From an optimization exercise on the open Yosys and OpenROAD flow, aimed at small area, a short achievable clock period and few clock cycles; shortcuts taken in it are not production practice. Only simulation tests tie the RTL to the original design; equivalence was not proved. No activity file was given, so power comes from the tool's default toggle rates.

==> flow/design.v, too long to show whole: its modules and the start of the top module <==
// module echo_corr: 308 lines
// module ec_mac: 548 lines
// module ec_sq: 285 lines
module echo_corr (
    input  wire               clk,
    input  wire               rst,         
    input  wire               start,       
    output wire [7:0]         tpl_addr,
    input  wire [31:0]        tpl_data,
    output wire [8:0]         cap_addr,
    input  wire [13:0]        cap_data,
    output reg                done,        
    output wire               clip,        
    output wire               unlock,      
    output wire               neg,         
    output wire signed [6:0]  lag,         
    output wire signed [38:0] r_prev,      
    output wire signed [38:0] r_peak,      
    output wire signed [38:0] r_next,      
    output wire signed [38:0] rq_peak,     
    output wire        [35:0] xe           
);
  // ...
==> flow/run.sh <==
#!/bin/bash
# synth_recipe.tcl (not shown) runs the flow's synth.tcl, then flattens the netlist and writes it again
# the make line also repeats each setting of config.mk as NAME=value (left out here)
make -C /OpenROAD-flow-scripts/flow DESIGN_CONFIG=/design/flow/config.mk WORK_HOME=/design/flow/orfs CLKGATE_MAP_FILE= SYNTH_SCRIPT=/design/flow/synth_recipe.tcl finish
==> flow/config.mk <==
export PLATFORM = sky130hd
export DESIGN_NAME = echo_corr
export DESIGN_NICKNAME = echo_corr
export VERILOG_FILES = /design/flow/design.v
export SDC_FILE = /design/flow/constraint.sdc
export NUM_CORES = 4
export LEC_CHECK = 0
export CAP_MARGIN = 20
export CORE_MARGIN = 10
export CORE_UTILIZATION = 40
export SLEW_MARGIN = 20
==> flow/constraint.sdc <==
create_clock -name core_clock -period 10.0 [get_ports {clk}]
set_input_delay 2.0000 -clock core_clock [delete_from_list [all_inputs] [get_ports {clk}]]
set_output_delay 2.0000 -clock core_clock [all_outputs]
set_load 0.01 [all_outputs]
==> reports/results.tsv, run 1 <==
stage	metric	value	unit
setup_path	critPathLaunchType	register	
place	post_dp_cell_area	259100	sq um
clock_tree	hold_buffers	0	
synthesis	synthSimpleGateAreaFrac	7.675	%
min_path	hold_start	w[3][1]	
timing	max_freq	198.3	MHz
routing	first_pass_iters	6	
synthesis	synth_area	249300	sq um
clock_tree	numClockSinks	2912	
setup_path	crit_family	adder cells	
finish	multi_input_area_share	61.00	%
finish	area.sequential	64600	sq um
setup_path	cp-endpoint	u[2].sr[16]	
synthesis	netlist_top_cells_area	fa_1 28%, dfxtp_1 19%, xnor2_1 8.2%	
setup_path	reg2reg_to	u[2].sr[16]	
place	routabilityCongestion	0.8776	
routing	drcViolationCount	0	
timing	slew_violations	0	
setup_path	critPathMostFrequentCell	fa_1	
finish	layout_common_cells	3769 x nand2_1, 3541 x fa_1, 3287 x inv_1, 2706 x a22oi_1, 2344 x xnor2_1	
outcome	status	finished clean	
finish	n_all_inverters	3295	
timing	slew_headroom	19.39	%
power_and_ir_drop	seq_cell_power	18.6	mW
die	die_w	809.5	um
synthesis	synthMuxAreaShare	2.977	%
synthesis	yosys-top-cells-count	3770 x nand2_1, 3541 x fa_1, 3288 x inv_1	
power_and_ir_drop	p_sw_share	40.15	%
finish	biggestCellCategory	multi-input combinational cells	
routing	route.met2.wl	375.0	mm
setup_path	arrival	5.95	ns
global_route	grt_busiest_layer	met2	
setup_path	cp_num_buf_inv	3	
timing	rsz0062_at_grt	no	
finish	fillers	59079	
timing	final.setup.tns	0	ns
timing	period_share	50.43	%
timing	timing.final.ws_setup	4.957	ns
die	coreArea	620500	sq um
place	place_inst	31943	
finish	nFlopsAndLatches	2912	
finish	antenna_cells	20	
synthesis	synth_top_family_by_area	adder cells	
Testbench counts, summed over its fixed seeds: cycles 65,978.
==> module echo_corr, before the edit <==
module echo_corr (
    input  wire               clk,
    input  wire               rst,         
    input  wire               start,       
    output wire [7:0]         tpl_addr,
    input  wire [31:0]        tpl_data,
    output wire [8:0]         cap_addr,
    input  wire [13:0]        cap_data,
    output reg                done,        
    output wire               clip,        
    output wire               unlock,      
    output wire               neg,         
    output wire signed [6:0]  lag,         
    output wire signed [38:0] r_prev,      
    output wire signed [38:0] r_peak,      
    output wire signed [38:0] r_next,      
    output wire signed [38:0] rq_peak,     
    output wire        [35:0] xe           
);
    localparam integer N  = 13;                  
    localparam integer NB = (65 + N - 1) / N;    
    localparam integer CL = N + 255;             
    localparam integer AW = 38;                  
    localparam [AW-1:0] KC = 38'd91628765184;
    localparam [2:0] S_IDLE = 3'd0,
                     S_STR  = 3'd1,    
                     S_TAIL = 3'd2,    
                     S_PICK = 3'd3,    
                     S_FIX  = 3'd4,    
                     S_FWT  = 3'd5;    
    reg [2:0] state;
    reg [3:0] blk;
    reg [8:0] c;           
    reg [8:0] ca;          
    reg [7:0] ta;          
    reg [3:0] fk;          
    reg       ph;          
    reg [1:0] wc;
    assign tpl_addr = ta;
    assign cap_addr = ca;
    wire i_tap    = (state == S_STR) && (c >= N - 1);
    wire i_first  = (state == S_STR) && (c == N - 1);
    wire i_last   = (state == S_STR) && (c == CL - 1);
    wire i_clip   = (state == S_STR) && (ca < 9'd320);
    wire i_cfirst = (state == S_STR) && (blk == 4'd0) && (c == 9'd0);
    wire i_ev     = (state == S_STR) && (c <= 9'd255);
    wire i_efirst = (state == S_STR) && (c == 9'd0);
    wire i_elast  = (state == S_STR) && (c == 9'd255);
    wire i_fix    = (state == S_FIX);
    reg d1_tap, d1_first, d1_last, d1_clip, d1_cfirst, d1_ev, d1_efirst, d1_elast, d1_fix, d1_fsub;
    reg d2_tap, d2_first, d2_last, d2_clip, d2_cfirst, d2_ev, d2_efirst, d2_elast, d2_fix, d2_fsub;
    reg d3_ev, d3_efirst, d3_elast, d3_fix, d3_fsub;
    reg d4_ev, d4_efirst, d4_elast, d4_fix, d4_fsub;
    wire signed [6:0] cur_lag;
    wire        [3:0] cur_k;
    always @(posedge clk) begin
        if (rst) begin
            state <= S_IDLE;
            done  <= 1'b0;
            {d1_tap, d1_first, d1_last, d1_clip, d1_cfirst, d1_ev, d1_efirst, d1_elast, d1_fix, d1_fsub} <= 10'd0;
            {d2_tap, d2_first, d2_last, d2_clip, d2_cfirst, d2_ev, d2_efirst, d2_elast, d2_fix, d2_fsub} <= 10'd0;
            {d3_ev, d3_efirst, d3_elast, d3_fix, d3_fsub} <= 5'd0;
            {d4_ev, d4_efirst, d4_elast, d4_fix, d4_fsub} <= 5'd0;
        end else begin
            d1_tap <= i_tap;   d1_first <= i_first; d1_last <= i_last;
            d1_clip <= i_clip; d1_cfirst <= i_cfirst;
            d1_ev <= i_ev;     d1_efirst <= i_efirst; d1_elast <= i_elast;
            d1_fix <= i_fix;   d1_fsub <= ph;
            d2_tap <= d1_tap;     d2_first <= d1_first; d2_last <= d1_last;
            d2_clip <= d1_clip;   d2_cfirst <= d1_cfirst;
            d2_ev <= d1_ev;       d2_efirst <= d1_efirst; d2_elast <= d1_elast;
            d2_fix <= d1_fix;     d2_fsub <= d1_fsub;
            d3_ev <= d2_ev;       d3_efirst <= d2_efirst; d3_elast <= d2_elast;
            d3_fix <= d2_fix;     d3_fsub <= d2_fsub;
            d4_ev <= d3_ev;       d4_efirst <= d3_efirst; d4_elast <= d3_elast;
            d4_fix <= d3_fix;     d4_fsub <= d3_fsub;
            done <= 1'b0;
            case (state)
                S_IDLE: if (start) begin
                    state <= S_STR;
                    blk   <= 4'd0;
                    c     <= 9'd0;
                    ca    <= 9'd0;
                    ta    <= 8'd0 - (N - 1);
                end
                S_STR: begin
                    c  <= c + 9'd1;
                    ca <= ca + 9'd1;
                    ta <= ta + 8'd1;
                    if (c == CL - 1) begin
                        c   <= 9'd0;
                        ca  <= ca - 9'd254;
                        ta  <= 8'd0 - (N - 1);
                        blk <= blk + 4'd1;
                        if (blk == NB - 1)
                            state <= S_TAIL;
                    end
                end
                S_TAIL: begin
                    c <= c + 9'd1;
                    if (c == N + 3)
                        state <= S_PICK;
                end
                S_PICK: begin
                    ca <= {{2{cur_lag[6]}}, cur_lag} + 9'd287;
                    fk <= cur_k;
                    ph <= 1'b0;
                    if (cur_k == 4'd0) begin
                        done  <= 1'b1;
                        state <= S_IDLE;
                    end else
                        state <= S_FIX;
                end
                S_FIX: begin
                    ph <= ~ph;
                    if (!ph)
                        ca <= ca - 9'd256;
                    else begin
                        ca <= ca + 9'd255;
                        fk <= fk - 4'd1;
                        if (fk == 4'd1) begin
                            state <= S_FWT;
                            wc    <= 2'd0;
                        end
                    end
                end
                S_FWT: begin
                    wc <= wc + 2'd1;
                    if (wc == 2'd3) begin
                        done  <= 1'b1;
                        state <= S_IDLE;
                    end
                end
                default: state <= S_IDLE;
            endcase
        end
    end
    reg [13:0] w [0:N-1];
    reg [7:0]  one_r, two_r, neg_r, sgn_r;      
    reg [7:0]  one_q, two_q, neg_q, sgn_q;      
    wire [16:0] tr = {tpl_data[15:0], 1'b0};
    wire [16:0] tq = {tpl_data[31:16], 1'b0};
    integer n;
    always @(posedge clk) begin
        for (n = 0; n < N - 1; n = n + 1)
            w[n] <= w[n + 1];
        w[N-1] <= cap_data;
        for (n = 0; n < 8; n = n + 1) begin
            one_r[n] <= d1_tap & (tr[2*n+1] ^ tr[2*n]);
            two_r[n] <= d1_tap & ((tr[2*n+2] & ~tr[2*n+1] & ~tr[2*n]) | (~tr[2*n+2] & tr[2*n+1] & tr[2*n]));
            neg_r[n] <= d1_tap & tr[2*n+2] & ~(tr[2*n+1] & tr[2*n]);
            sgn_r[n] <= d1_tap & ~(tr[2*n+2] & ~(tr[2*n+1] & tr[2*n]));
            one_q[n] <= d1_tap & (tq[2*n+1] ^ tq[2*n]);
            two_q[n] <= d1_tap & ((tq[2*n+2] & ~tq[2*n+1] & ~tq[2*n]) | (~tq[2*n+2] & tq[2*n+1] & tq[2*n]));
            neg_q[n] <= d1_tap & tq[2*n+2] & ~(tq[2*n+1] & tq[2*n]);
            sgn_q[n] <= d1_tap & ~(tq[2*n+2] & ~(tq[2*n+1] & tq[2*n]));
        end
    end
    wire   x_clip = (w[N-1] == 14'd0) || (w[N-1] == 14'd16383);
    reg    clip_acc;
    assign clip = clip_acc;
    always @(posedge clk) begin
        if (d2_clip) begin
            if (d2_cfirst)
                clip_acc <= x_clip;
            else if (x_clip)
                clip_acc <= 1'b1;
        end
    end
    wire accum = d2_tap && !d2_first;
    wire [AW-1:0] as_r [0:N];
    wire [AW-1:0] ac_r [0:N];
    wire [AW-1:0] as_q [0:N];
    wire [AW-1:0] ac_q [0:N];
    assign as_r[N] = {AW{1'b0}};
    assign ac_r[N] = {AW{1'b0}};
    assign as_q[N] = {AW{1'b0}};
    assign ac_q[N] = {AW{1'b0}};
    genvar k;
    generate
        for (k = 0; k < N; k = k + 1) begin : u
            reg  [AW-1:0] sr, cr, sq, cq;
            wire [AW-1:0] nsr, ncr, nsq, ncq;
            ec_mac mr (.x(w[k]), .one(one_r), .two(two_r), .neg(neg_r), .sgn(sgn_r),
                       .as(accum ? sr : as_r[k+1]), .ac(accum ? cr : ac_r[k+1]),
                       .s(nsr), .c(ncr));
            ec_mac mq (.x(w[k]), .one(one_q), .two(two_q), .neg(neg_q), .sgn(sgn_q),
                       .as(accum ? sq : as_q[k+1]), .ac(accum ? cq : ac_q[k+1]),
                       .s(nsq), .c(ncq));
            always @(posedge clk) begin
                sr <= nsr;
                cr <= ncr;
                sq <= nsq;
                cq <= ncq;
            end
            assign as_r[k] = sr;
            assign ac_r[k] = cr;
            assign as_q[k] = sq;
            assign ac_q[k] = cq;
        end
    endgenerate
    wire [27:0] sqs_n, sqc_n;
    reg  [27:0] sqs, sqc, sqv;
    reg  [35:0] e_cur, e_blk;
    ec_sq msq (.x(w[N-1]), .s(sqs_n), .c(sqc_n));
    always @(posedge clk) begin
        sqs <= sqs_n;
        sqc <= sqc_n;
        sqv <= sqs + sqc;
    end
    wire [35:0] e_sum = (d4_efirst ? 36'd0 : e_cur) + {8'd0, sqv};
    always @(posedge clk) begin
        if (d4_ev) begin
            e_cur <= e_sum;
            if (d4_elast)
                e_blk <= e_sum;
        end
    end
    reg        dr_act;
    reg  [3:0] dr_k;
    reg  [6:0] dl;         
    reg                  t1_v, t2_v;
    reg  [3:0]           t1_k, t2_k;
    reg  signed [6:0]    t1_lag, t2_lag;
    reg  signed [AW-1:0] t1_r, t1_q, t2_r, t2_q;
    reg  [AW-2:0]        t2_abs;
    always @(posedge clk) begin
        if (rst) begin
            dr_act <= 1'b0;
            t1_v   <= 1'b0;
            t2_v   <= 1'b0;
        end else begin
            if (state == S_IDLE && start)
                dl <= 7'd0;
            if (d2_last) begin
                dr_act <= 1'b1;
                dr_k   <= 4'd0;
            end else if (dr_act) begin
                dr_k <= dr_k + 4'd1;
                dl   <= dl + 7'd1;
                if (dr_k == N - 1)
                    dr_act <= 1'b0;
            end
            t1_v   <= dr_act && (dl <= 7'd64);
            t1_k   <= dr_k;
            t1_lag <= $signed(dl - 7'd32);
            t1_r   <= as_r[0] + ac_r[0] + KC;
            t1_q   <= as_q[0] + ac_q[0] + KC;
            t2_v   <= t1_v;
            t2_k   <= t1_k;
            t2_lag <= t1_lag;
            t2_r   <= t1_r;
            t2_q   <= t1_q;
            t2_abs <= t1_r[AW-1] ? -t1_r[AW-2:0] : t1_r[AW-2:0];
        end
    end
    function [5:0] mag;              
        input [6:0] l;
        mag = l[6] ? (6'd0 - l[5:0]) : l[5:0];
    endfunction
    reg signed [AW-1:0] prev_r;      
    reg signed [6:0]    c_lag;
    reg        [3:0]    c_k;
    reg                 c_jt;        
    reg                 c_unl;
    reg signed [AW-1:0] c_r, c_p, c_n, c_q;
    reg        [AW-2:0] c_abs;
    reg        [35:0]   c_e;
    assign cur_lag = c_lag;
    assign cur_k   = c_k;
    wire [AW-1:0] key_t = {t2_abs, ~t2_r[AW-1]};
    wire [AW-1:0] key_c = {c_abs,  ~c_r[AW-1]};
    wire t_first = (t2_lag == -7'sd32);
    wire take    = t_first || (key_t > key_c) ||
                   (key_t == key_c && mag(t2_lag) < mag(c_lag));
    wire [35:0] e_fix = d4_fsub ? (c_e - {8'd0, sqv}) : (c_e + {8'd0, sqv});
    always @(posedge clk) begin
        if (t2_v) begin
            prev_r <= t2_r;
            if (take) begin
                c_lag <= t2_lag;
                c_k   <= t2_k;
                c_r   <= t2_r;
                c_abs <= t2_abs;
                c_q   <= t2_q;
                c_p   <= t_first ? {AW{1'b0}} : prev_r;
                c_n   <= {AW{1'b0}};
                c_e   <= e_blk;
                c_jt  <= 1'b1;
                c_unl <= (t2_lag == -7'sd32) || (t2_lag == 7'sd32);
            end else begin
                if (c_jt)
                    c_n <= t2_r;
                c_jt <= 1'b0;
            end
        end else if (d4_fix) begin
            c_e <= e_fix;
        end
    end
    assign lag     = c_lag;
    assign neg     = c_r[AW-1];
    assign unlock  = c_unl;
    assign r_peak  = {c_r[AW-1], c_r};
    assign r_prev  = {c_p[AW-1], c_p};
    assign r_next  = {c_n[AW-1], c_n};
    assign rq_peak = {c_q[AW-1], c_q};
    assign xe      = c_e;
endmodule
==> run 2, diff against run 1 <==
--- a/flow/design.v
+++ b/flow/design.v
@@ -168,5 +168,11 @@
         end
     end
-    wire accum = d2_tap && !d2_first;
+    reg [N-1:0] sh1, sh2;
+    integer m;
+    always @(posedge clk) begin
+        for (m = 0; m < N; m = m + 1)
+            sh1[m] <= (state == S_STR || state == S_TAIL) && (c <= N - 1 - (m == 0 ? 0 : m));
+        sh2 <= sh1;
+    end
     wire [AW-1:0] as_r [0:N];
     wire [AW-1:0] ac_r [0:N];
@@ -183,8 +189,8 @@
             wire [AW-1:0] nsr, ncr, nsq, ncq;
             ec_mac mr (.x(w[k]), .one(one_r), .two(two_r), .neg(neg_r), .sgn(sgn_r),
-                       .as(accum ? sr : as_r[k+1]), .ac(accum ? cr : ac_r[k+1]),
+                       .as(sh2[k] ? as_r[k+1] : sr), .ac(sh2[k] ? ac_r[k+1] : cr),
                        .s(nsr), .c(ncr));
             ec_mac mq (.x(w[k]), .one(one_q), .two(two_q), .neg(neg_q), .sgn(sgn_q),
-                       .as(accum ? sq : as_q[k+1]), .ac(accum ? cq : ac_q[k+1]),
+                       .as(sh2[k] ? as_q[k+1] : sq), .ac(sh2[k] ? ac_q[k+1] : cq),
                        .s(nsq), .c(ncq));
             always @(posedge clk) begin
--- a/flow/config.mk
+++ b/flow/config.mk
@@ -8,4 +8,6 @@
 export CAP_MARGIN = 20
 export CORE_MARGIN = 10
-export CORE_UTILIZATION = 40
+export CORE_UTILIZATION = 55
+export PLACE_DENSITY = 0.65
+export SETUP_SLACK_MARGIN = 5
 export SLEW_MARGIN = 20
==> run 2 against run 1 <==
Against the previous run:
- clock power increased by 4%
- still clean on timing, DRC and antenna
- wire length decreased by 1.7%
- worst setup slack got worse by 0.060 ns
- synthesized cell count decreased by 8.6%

.....

What needs to be done:
Which lines of the material contain "integer"? List them.

Reply:
    localparam integer N  = 13;                  
    localparam integer NB = (65 + N - 1) / N;    
    localparam integer CL = N + 255;             
    localparam integer AW = 38;                  
    integer n;
+    integer m;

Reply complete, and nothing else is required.